- [Work item] Copy out each line of the entries where the word "well" is present.

- [Records supplied]
Segment Open

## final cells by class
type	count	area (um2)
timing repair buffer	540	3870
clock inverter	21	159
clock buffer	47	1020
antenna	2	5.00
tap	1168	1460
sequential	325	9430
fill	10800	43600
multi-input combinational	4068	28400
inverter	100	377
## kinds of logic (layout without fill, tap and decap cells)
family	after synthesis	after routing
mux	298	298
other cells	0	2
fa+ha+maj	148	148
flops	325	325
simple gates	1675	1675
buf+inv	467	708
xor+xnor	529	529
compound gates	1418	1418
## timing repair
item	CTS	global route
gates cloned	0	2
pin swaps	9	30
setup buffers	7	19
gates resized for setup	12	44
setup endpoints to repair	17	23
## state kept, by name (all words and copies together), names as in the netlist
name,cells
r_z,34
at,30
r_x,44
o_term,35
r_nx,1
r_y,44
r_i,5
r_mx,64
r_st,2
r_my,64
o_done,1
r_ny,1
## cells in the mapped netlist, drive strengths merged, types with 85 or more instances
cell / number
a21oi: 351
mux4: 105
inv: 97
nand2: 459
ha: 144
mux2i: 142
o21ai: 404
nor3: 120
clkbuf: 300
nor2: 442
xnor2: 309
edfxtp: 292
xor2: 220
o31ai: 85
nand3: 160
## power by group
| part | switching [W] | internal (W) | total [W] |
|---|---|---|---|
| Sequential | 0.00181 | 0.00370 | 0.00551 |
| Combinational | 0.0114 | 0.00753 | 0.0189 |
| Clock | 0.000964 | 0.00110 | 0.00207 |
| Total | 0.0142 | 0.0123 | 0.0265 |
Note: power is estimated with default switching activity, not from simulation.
File: config.mk
export PLATFORM = sky130hd
export DESIGN_NAME = trisa_isqrt
export DESIGN_NICKNAME = d
export VERILOG_FILES = /design/src/rtl/trisa_pkg.sv /design/src/rtl/trisa_isqrt.sv
export SDC_FILE = /design/constraint.sdc
export NUM_CORES = 1
export LEC_CHECK = 0
export ABC_AREA = 1
export BUFFER_PORTS_ARGS = -buffer_cell sky130_fd_sc_hd__buf_4
export CORE_UTILIZATION = 45
export CTS_CLUSTER_DIAMETER = 60
export DETAILED_ROUTE_END_ITERATION = 8
export HOLD_SLACK_MARGIN = 0.06
export PLACE_DENSITY = 0.67
export SKIP_CTS_REPAIR_TIMING = 1
export SKIP_LAST_GASP = 1
export SYNTH_ARGS = -nofsm -noshare
export SYNTH_HDL_FRONTEND = slang
export SYNTH_SLANG_ARGS = --single-unit
File: constraint.sdc
create_clock -name i_clk -period 2.5 [get_ports i_clk]
set_input_delay 0.5 -clock i_clk [delete_from_list [all_inputs] [get_ports i_clk]]
set_output_delay 0.5 -clock i_clk [all_outputs]
set_load 0.01 [all_outputs]
File: src/rtl/trisa_pkg.sv
package trisa_pkg;

    localparam int FIELD_W      = 32;
    localparam int CFG_W        = 32;
    localparam int OUT_W        = 48;
    localparam int VEC_BITS     = 19;
    localparam int V_W          = VEC_BITS + 1;
    localparam int SQ_W         = 2 * VEC_BITS + 2;
    localparam int RT_W         = SQ_W / 2;
    localparam int A_W          = 41;
    localparam int B_W          = RT_W + 1;
    localparam int P_W          = A_W + B_W;
    localparam int XY_W         = 64;
    localparam int CORDIC_BITS  = 40;
    localparam int CX_W         = CORDIC_BITS + 4;
    localparam int ZW           = 34;
    localparam int TERM_W       = ZW + 1;
    localparam int BL_W         = 7;
    localparam int OP_W         = 5;
    localparam int CORDIC_STEPS = 32;
    localparam int STEP_W       = 5;

    localparam logic [1:0] CFG_QUERY_X = 2'd0;
    localparam logic [1:0] CFG_QUERY_Y = 2'd1;
    localparam logic [1:0] CFG_QUERY_Z = 2'd2;

    localparam logic [OP_W-1:0] OP_LAST_Y  = 5'd17;
    localparam logic [OP_W-1:0] OP_FIRST_X = 5'd18;
    localparam logic [OP_W-1:0] OP_LAST    = 5'd31;

    localparam logic signed [ZW-1:0] QTR_TURN = ZW'(64'sd1073741824);

    typedef enum logic [3:0] {
        SRC_V0, SRC_V1, SRC_V2, SRC_V3, SRC_V4, SRC_V5, SRC_V6, SRC_V7, SRC_V8,
        SRC_T, SRC_LA, SRC_LB, SRC_LC
    } t_src;

    typedef enum logic [2:0] {DST_SA, DST_SB, DST_SC, DST_T, DST_Y, DST_X} t_dst;

    typedef enum logic [1:0] {ACC_LOAD, ACC_ADD, ACC_SUB} t_accop;

    typedef struct packed {
        t_src   a;
        t_src   b;
        t_dst   dst;
        t_accop mode;
    } t_op;

    typedef enum logic [2:0] {
        S_IDLE, S_NORM, S_MUL, S_SQRT_GO, S_SQRT_WAIT, S_ATAN_GO, S_ATAN_WAIT, S_ACC
    } t_state;

    typedef enum logic [1:0] {C_IDLE, C_NORM, C_STEP, C_ROUND} t_cst;

    // multiply-accumulate program: sums of squares, triple product, denominator
    function automatic t_op op_of(input logic [OP_W-1:0] k);
        t_op o;
        unique case (k)
            5'd0:  o = '{SRC_V0, SRC_V0, DST_SA, ACC_LOAD};
            5'd1:  o = '{SRC_V1, SRC_V1, DST_SA, ACC_ADD};
            5'd2:  o = '{SRC_V2, SRC_V2, DST_SA, ACC_ADD};
            5'd3:  o = '{SRC_V3, SRC_V3, DST_SB, ACC_LOAD};
            5'd4:  o = '{SRC_V4, SRC_V4, DST_SB, ACC_ADD};
            5'd5:  o = '{SRC_V5, SRC_V5, DST_SB, ACC_ADD};
            5'd6:  o = '{SRC_V6, SRC_V6, DST_SC, ACC_LOAD};
            5'd7:  o = '{SRC_V7, SRC_V7, DST_SC, ACC_ADD};
            5'd8:  o = '{SRC_V8, SRC_V8, DST_SC, ACC_ADD};
            5'd9:  o = '{SRC_V4, SRC_V8, DST_T,  ACC_LOAD};
            5'd10: o = '{SRC_V5, SRC_V7, DST_T,  ACC_SUB};
            5'd11: o = '{SRC_T,  SRC_V0, DST_Y,  ACC_LOAD};
            5'd12: o = '{SRC_V3, SRC_V8, DST_T,  ACC_LOAD};
            5'd13: o = '{SRC_V5, SRC_V6, DST_T,  ACC_SUB};
            5'd14: o = '{SRC_T,  SRC_V1, DST_Y,  ACC_SUB};
            5'd15: o = '{SRC_V3, SRC_V7, DST_T,  ACC_LOAD};
            5'd16: o = '{SRC_V4, SRC_V6, DST_T,  ACC_SUB};
            5'd17: o = '{SRC_T,  SRC_V2, DST_Y,  ACC_ADD};
            5'd18: o = '{SRC_LA, SRC_LB, DST_T,  ACC_LOAD};
            5'd19: o = '{SRC_T,  SRC_LC, DST_X,  ACC_LOAD};
            5'd20: o = '{SRC_V0, SRC_V3, DST_T,  ACC_LOAD};
            5'd21: o = '{SRC_V1, SRC_V4, DST_T,  ACC_ADD};
            5'd22: o = '{SRC_V2, SRC_V5, DST_T,  ACC_ADD};
            5'd23: o = '{SRC_T,  SRC_LC, DST_X,  ACC_ADD};
            5'd24: o = '{SRC_V3, SRC_V6, DST_T,  ACC_LOAD};
            5'd25: o = '{SRC_V4, SRC_V7, DST_T,  ACC_ADD};
            5'd26: o = '{SRC_V5, SRC_V8, DST_T,  ACC_ADD};
            5'd27: o = '{SRC_T,  SRC_LA, DST_X,  ACC_ADD};
            5'd28: o = '{SRC_V6, SRC_V0, DST_T,  ACC_LOAD};
            5'd29: o = '{SRC_V7, SRC_V1, DST_T,  ACC_ADD};
            5'd30: o = '{SRC_V8, SRC_V2, DST_T,  ACC_ADD};
            5'd31: o = '{SRC_T,  SRC_LB, DST_X,  ACC_ADD};
        endcase
        return o;
    endfunction

    // atan(2^-i) in 2^-32 turns
    function automatic logic [31:0] atan_turn(input logic [STEP_W-1:0] i);
        logic [31:0] t;
        unique case (i)
            5'd0:  t = 32'h20000000;
            5'd1:  t = 32'h12E4051E;
            5'd2:  t = 32'h09FB385B;
            5'd3:  t = 32'h051111D4;
            5'd4:  t = 32'h028B0D43;
            5'd5:  t = 32'h0145D7E1;
            5'd6:  t = 32'h00A2F61E;
            5'd7:  t = 32'h00517C55;
            5'd8:  t = 32'h0028BE53;
            5'd9:  t = 32'h00145F2F;
            5'd10: t = 32'h000A2F98;
            5'd11: t = 32'h000517CC;
            5'd12: t = 32'h00028BE6;
            5'd13: t = 32'h000145F3;
            5'd14: t = 32'h0000A2FA;
            5'd15: t = 32'h0000517D;
            5'd16: t = 32'h000028BE;
            5'd17: t = 32'h0000145F;
            5'd18: t = 32'h00000A30;
            5'd19: t = 32'h00000518;
            5'd20: t = 32'h0000028C;
            5'd21: t = 32'h00000146;
            5'd22: t = 32'h000000A3;
            5'd23: t = 32'h00000051;
            5'd24: t = 32'h00000029;
            5'd25: t = 32'h00000014;
            5'd26: t = 32'h0000000A;
            5'd27: t = 32'h00000005;
            5'd28: t = 32'h00000003;
            5'd29: t = 32'h00000001;
            5'd30: t = 32'h00000001;
            5'd31: t = 32'h00000000;
        endcase
        return t;
    endfunction

    function automatic logic [BL_W-1:0] bitlen64(input logic [XY_W-1:0] v);
        logic [BL_W-1:0] n;
        n = '0;
        for (int i = 0; i < XY_W; i++) begin
            if (v[i]) n = BL_W'(i + 1);
        end
        return n;
    endfunction

endpackage

File: src/rtl/trisa_isqrt.sv
module trisa_isqrt (
    input  logic                          i_clk,
    input  logic                          i_rst_n,
    input  logic                          i_start,
    input  logic [trisa_pkg::SQ_W-1:0]    i_value,
    output logic                          o_done,
    output logic [trisa_pkg::RT_W-1:0]    o_root
);
    import trisa_pkg::*;

    localparam int REM_W = RT_W + 2;
    localparam int CNT_W = $clog2(RT_W);

    logic [SQ_W-1:0]  r_src;
    logic [REM_W-1:0] r_rem;
    logic [RT_W-1:0]  r_root;
    logic [CNT_W-1:0] r_cnt;
    logic             r_busy;
    logic             r_done;

    logic [REM_W+1:0] rem_next;
    logic [REM_W+1:0] trial;
    logic             fits;

    // two radicand bits per cycle
    always_comb begin
        rem_next = {r_rem, r_src[SQ_W-1 -: 2]};
        trial    = (REM_W+2)'({r_root, 2'b01});
        fits     = rem_next >= trial;
    end

    always_ff @(posedge i_clk) begin
        if (!i_rst_n) begin
            r_busy <= 1'b0;
            r_done <= 1'b0;
        end else begin
            r_done <= 1'b0;
            if (i_start) begin
                r_busy <= 1'b1;
            end else if (r_busy && r_cnt == CNT_W'(RT_W - 1)) begin
                r_busy <= 1'b0;
                r_done <= 1'b1;
            end
        end
    end

    always_ff @(posedge i_clk) begin
        if (i_start) begin
            r_src  <= i_value;
            r_rem  <= '0;
            r_root <= '0;
            r_cnt  <= '0;
        end else if (r_busy) begin
            r_src <= {r_src[SQ_W-3:0], 2'b00};
            r_cnt <= r_cnt + 1'b1;
            if (fits) begin
                r_rem  <= REM_W'(rem_next - trial);
                r_root <= {r_root[RT_W-2:0], 1'b1};
            end else begin
                r_rem  <= REM_W'(rem_next);
                r_root <= {r_root[RT_W-2:0], 1'b0};
            end
        end
    end

    assign o_done = r_done;
    assign o_root = r_root;

endmodule

==> metrics.csv, run 1 <==
metric,value,unit
postLayoutCellArea,5980,um2
end_kind,register,
drtIter0Drc,272,
wire_per_inst,13.4,um
cts_htree_levels,3,
cts_made_buffers,9,
slew_headroom,41.8,%
finalCritPeriodShare,93.2,%
antenna_found_initial,0,
yosys_register_bits,89,
die_h,108,um
first_global_vias,4216,
ys_warn_count,0,
cts_tree,done,
reg2regPathDepth,13,
dpl.cell_count,902,
r2r-start,o_root[8]$_SDFFE_PP0P_,
fp-row-count,38,
die_width,108,um
fin_nets,839,
drive_gt1_share,13.0,%
layout_common_cells,"nand2_1, inv_1, buf_4",
dr.pass1.iters,8,
yosysUniqueCellTypes,37,
cts_buffer_depth,2,
finalSetupTns,0,ns
hold-path-endpoint,r_busy$_SDFFE_PN0P_,
clkSinkCount,89,
rsz0062_at_grt,false,
grt_use_met3,5.18,%
vias,4627,
dp_hpwl,9060,um
critPathSlowestCell,ha_1,
grt_use_met1,30.6,%
worstHoldPathCells,3,
synthToLayoutAreaGrowth,17.8,%
worstSetupPathDepth,13,
grt_pass1_wl,20200,um
port_buffers,63,
path_common_cell,nand2_1,
num_antenna_cells,0,
coreArea,10900,um2
path_cells,"inv_1, ha_1, nand2_1, inv_2, nand2_1, nand2_1, nand2_1, nand2_1, a21oi_4, nand2_8, or2_2, nand3_1, nand2_1",
crit_buf_inv,2,
finalSetupViolations,0,
fin_cells,918,
worst_pin_slew,0.872,ns
ant_nets,0,
grt-ovfl-total,0,
syn_nets,776,
globalplace.congestion,0.904,
hp-class,primary input to register,
clock-root-buffer,clkbuf_16,
required,2.75,ns
grt_max_degree,50,
track_usage,22.8,%
r2r_end,r_rem[15]$_SDFFE_PP0P_,
synth_edf_count,40,
drv_cap,0,
nFillCells,1098,
synthCells,710,
reg2reg_slack,0.17,ns
path_max_fanout,37,
top_usage_layer,met2,
outcome,"finished, final reports clean",
clk_latency,0.35,ns
max_stage_delay,0.40,ns
irDropWorstVdd,0.000547,V
hold_start,i_rst_n,
layout_commonest_cell,nand2_1,
synth_flop_cell,dfxtp_1,
io_pins,64,
drv_slew,0,
clk_pin_slew,0.07,ns
ys_seq_area_share,43.0,%
power_density,1010,nW/um2
remaining_drc_errors,0,
critPathTopFamily,simple AND/OR/NAND/NOR gates,
path_class,register to register,
start_util,46.4,%
cp-start-kind,register,
met2_usage,35.5,%
fin_skew,0.00577,ns
final_hold_viol_count,0,
synth_area,5070,um2
max_freq,429,MHz
ys_async_sr_fraction,0,%
wirelength,12300,um
syn-mean-instance-area,7.15,um2
worst-endpoint-arrival,2.58,ns
via_per_inst,5.04,
placed_area,5700,um2
period_minus_slack,2.33,ns
dieArea,11700,um2
p_leak,3.12,nW
[area by class of cell]
type	instances	area (um2)	share of cell area [%]
flip-flops and latches	89	2180	36.5
clock buffers	11	233	3.89
inverters	105	394	6.60
repair buffers	72	553	9.25
well taps	140	175	2.93
clock inverters	5	32.5	0.544
multi-input cells	496	2410	40.3
[where the power goes]
part	total, mW	switching [mW]	internal (mW)
sequential	1.80	0.0983	1.70
combinational	2.99	1.96	1.03
clock	1.26	0.588	0.673
total	6.05	2.64	3.40
[tightest hold or removal path: cells and delay by family]
| kind | cells | cell delay [ns] |
|---|---|---|
| buffers and inverters | 2 | 0.13 |
| and+or+nand+nor | 1 | 0.06 |
[state kept, by name, summed over array words and instances (netlist names)]
name    count
r_src      40
r_rem      22
o_root     20
r_cnt       5
o_done      1
r_busy      1
[worst max path at each step]
| stage | endpoint | slack, ns | start |
|---|---|---|---|
| after floorplan | r_src[0]$_SDFFCE_PN0P_ | 0.09 | i_start |
| after global placement | r_rem[14]$_SDFFE_PP0P_ | 0.15 | o_root[8]$_SDFFE_PP0P_ |
| after detailed placement | r_rem[14]$_SDFFE_PP0P_ | 0.14 | o_root[8]$_SDFFE_PP0P_ |
| after CTS | r_rem[14]$_SDFFE_PP0P_ | 0.12 | o_root[8]$_SDFFE_PP0P_ |
| after global routing | r_rem[15]$_SDFFE_PP0P_ | 0.05 | o_root[8]$_SDFFE_PP0P_ |
| final | r_rem[15]$_SDFFE_PP0P_ | 0.17 | o_root[8]$_SDFFE_PP0P_ |
==> config.mk <==
export PLATFORM = sky130hd
export DESIGN_NAME = compact_id_text_decoder
export DESIGN_NICKNAME = d
export VERILOG_FILES = /design/src/rtl/core/cidd_pkg.sv /design/src/rtl/core/cidd_char_class.sv /design/src/rtl/core/cidd_parse_core.sv /design/src/rtl/core/compact_id_text_decoder.sv
export SDC_FILE = /design/constraint.sdc
export NUM_CORES = 1
export LEC_CHECK = 0
export ABC_CLOCK_PERIOD_IN_PS = 16800
export BUFFER_PORTS_ARGS = -buffer_cell sky130_fd_sc_hd__buf_2
export CAP_MARGIN = 10
export CORE_ASPECT_RATIO = 1.4
export CORE_MARGIN = 2
export CORE_UTILIZATION = 70
export CTS_BUF_LIST = sky130_fd_sc_hd__clkbuf_8
export CTS_CLUSTER_DIAMETER = 40
export DETAILED_ROUTE_END_ITERATION = 16
export GPL_ROUTABILITY_DRIVEN = 0
export HOLD_SLACK_MARGIN = 0.15
export PLACE_DENSITY = 0.89
export SYNTH_ARGS = -nofsm -noshare
export SYNTH_HDL_FRONTEND = slang
export SYNTH_HIERARCHICAL = 1
export SYNTH_SLANG_ARGS = --single-unit
==> constraint.sdc <==
create_clock -name clock -period 16.8 [get_ports clock]
set_input_delay 0.84 -clock clock [delete_from_list [all_inputs] [get_ports clock]]
set_output_delay 0.84 -clock clock [all_outputs]
set_load 0.02 [all_outputs]
### src/hw/rtl/assert_macros.svh
// Assertion helpers shared by the RTL. Simulation builds get concurrent
// assertions that report through $error; synthesis builds get nothing.
`ifndef ASSERT_MACROS_SVH
`define ASSERT_MACROS_SVH

`ifndef SYNTHESIS

// Clocked check, switched off while reset is high.
`define ASSERT_CLK(label, clk, rst, prop, msg) \
   label: assert property (@(posedge clk) disable iff (rst) prop) \
      else $error(msg);

// Clocked check that also holds during reset.
`define ASSERT_CLK_ALWAYS(label, clk, prop, msg) \
   label: assert property (@(posedge clk) prop) \
      else $error(msg);

`else

`define ASSERT_CLK(label, clk, rst, prop, msg)
`define ASSERT_CLK_ALWAYS(label, clk, prop, msg)

`endif

`endif

### src/hw/rtl/mtm_ram.sv
`timescale 1ns / 1ps
`default_nettype none

// Simple dual-port RAM: one write and one read per cycle, registered read.
// A read of the address being written returns the old contents.
module mtm_ram #(
   parameter int WIDTH = 8,
   parameter int DEPTH = 256
) (
   input  logic                     clock,
   input  logic                     wr_en,
   input  logic [$clog2(DEPTH)-1:0] wr_addr,
   input  logic [WIDTH-1:0]         wr_data,
   input  logic [$clog2(DEPTH)-1:0] rd_addr,
   output logic [WIDTH-1:0]         rd_data
);

   logic [WIDTH-1:0] mem_ff [DEPTH];

   always_ff @(posedge clock) begin
      rd_data <= mem_ff[rd_addr];
      if (wr_en) begin
         mem_ff[wr_addr] <= wr_data;
      end
   end

endmodule

`default_nettype wire

### config.mk
export PLATFORM = sky130hd
export DESIGN_NAME = mtm_ram
export DESIGN_NICKNAME = d
export VERILOG_FILES = /design/src/hw/rtl/assert_macros.svh /design/src/hw/rtl/mtm_ram.sv
export SDC_FILE = /design/constraint.sdc
export NUM_CORES = 2
export LEC_CHECK = 0
export BUFFER_PORTS_ARGS = -buffer_cell sky130_fd_sc_hd__buf_2
export CAP_MARGIN = 20
export CORE_AREA = 2 2 424 426
export DETAILED_ROUTE_END_ITERATION = 16
export DIE_AREA = 0 0 426 428
export GPL_ROUTABILITY_DRIVEN = 0
export GPL_TIMING_DRIVEN = 0
export HOLD_SLACK_MARGIN = 0.08
export SYNTH_ARGS = -nofsm -noshare
export SYNTH_HDL_FRONTEND = slang
export SYNTH_SLANG_ARGS = --single-unit
### constraint.sdc
create_clock -name clock -period 7.9 [get_ports clock]
set_input_delay 2.37 -clock clock [delete_from_list [all_inputs] [get_ports clock]]
set_output_delay 2.37 -clock clock [all_outputs]
set_load 0.01 [all_outputs]
==> qor.yml <==
floorplanning:
  rows: 155
  dieHeight_um: 428
  num_io_pins: 34
  core_region_area_mm2: 0.178
  die_width_um: 426
  die_area_mm2: 0.182
  initial_utilization: 0.448
clock_tree:
  postCtsSetupRepairBufs: 0
  clk_latency_ns: 0.87
  cts_sinks: 2056
  clkTransAtPathRegs_ns: 0.06
  post_cts_resized: 0
  cts_tree: "yes"
  clock_path_buffers: 3
  cts_root_buf: "clkbuf_16"
  cts_hold_buf: 0
  h-tree-depth: 4
  cts_inserted_buffers: 203
routing:
  first_pass_iters: 5
  viasPerCell: 6.36
  routed_wl_um: 244000
  route.vias.total: 41600
  avgRoutedWirePerCell_um: 37.3
  drt_iter0_markers: 6641
  ant_nets: 0
  drc_errors: 0
run:
  cap_violations: 0
synth:
  netlist_area_mm2: 0.0796
  synth_nets: 3759
  synth-seq-area-share: 0.775
  synth_ff_type: "edfxtp_1"
  synth-async-reset-ratio: 0
  yosysUniqueCellTypes: 55
  synth_top_area_frac: 0.773
  yosysTopAreaCell: "edfxtp_1"
  synth.ff_latch_count: 2056
  synth-edff-count: 2048
  synth.most_common_cell: "edfxtp_1"
  yosys_warnings: 0
  avgSynthCellArea_um2: 21.3
  synth_common_cells: "2048 x edfxtp_1, 454 x mux4_2, 282 x nor2_1, 134 x mux2i_1, 133 x a22oi_1"
  yosys-top-cells-area: "edfxtp_1 77%, mux4_2 13%, mux2i_1 1.7%"
  syn_inst: 3733
worst_setup_path:
  cp_max_fo: 10
  worst_ep_required_time_ns: 8.64
  end_kind: "register"
  slowest_delay_ns: 1.13
  critPathKind: "in -> reg"
  cp.arrival_ns: 6.99
  cp_slowest_cell: "a221oi_1"
  cp_cell_sequence: "buf_2 -> buf_4 -> clkbuf_1 -> nor2_1 -> clkbuf_1 -> a221oi_1 -> o32ai_1 -> nor3_1 -> nor4_1 -> buf_2"
  cp-start-kind: "primary input"
timing:
  rsz0062_at_grt: "no"
  min_period_ns: 6.25
  setup_violations: 0
  slew_headroom: 0.134
  worst_pin_slew_ns: 1.29
  hold_viol: 0
  final_max_slew_viol_count: 0
  skew_ns: 0.0581
  finalCritPeriodShare: 0.791
  timing.setup.tns_ns: 0
  max_freq_ghz: 0.160
finish:
  nets: 4043
  drive_above_1_share: 0.229
  area_delta_synth_final_pct: 13.1
  n_fill_cell: 14200
power_and_ir_drop:
  ir_drop_mv: 0.247
  p_leak_nw: 27.7
  swShare: 0.225
  powerDensity_mw_per_mm2: 254
  power_switching_mw: 5.14
  p_int_mw: 17.7
  clockPowerShare: 0.416
  power_frac_seq: 0.527
  combPwrFrac: 0.058
  finalPower_mw: 22.9
status:
  run_status: "finished, final reports clean"
global_routing:
  antenna_found_initial: 14
  grt_pass1_vias: 40300
  grt_pass1_wl_um: 332000
  grt.overflow.total: 0
  grt_max_degree: 158
  grtUsageTotal: 0.267
hold_path:
  min_path_type: "reg -> reg"
place:
  hpwl_um: 163000
  port-buffer-count: 26
-- flip-flops by register name, summed over array words and instances, names as in the netlist --
name     cells
rd_data      8
mem_ff    2048
-- path summary, 6_finish.rpt --
| check | from | to | slack, ns | cells past startpoint |
|---|---|---|---|---|
| worst min-delay path | mem_ff[88][7] | rd_data[7] | 1.48 | 6 |
| worst min register to register | mem_ff[88][7] | rd_data[7] | 1.48 | 6 |
| worst max-delay path | rd_addr[4] | rd_data[3] | 1.65 | 10 |
| worst max register to register | mem_ff[211][3] | rd_data[3] | 4.26 | 7 |
-- placed cells by master, fill, tap and decap left out, types with 11 or more instances in the layout --
| cell | netlist | final |
|---|---|---|
| o22ai_1 | 28 | 28 |
| buf_16 | 0 | 12 |
| nand2_1 | 33 | 33 |
| clkbuf_1 | 111 | 142 |
| mux4_2 | 454 | 454 |
| a211oi_1 | 16 | 16 |
| a22oi_1 | 133 | 133 |
| a21oi_1 | 96 | 96 |
| bufinv_16 | 0 | 15 |
| a221oi_1 | 13 | 11 |
| clkbuf_2 | 0 | 21 |
| mux2i_1 | 134 | 134 |
| buf_8 | 13 | 34 |
| o221ai_1 | 46 | 46 |
| buf_6 | 21 | 28 |
| buf_4 | 27 | 34 |
| buf_2 | 31 | 64 |
| nand3_1 | 34 | 34 |
| edfxtp_1 | 2048 | 2048 |
| nor4_1 | 24 | 24 |
| nor2b_1 | 31 | 31 |
| nor3_1 | 22 | 22 |
| buf_1 | 22 | 19 |
| clkinv_2 | 0 | 46 |
| nor2_1 | 282 | 282 |
| clkbuf_16 | 0 | 204 |
| clkinv_1 | 1 | 34 |
-- critical path: cells and delay by family --
kind	cells	cell delay, ns
buffers and inverters	5	1.81
AOI/OAI and AO/OA	2	1.53
and+or+nand+nor	3	1.20
-- area by class of cell --
| class | instances | area [µm²] | share of cell area |
|---|---|---|---|
| clock buffers | 259 | 5340 | 0.0594 |
| multi-input cells | 1442 | 16500 | 0.183 |
| diodes | 8 | 20.0 | 0.000223 |
| inverters | 2 | 7.51 | 0.0000834 |
| clock inverters | 111 | 1110 | 0.0123 |
| flip-flops and latches | 2056 | 61700 | 0.685 |
| well taps | 2355 | 2950 | 0.0328 |
| repair buffers | 79 | 948 | 0.0105 |
| plain buffers | 233 | 1480 | 0.0164 |
-- per-stage QoR --
stage	setup WS [ns]	hold WS [ns]	instances	instance area, µm²	utilization
3_3_place_gp	0.464	1.48	6114	82600	0.465
4_1_cts	1.90	1.46	6530	89900	0.506
5_1_grt	1.83	1.46	6538	89900	0.506
6_report	1.65	1.48	6545	90000	0.506
2_1_floorplan	3.59	0.770	3733	79600	-
3_5_place_dp	0.964	1.44	6160	83400	0.470
-- power groups by stage --
stage               clock (mW)  combinational, mW  sequential (mW)
floorplan                    0              0.584             12.3
global placement             0               1.24             12.3
detailed placement           0               1.29             12.3
CTS                       9.56               1.30             12.0
global route              9.98               1.34             12.0
finish                    9.50               1.31             12.0
-- logic make-up after synthesis --
kind of cell / count (synthesis) / synth area share
AO/OA/AOI/OAI: 385 / 0.0342
AND/OR/NAND/NOR: 466 / 0.0263
multiplexers: 591 / 0.146
buffers and inverters: 235 / 0.0183
flip-flops: 2056 / 0.775
-- layer usage --
metal  wire [µm]  track usage  share of wire
met1       93900        0.369           0.38
met2      112000        0.402           0.46
met3       25800       0.0664           0.11
met4       12800        0.125          0.052
met5          19            0       0.000078
(Power assumes the default switching activity.)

Segment Closed

- [Answer box]
well taps	140	175	2.93
| well taps | 2355 | 2950 | 0.0328 |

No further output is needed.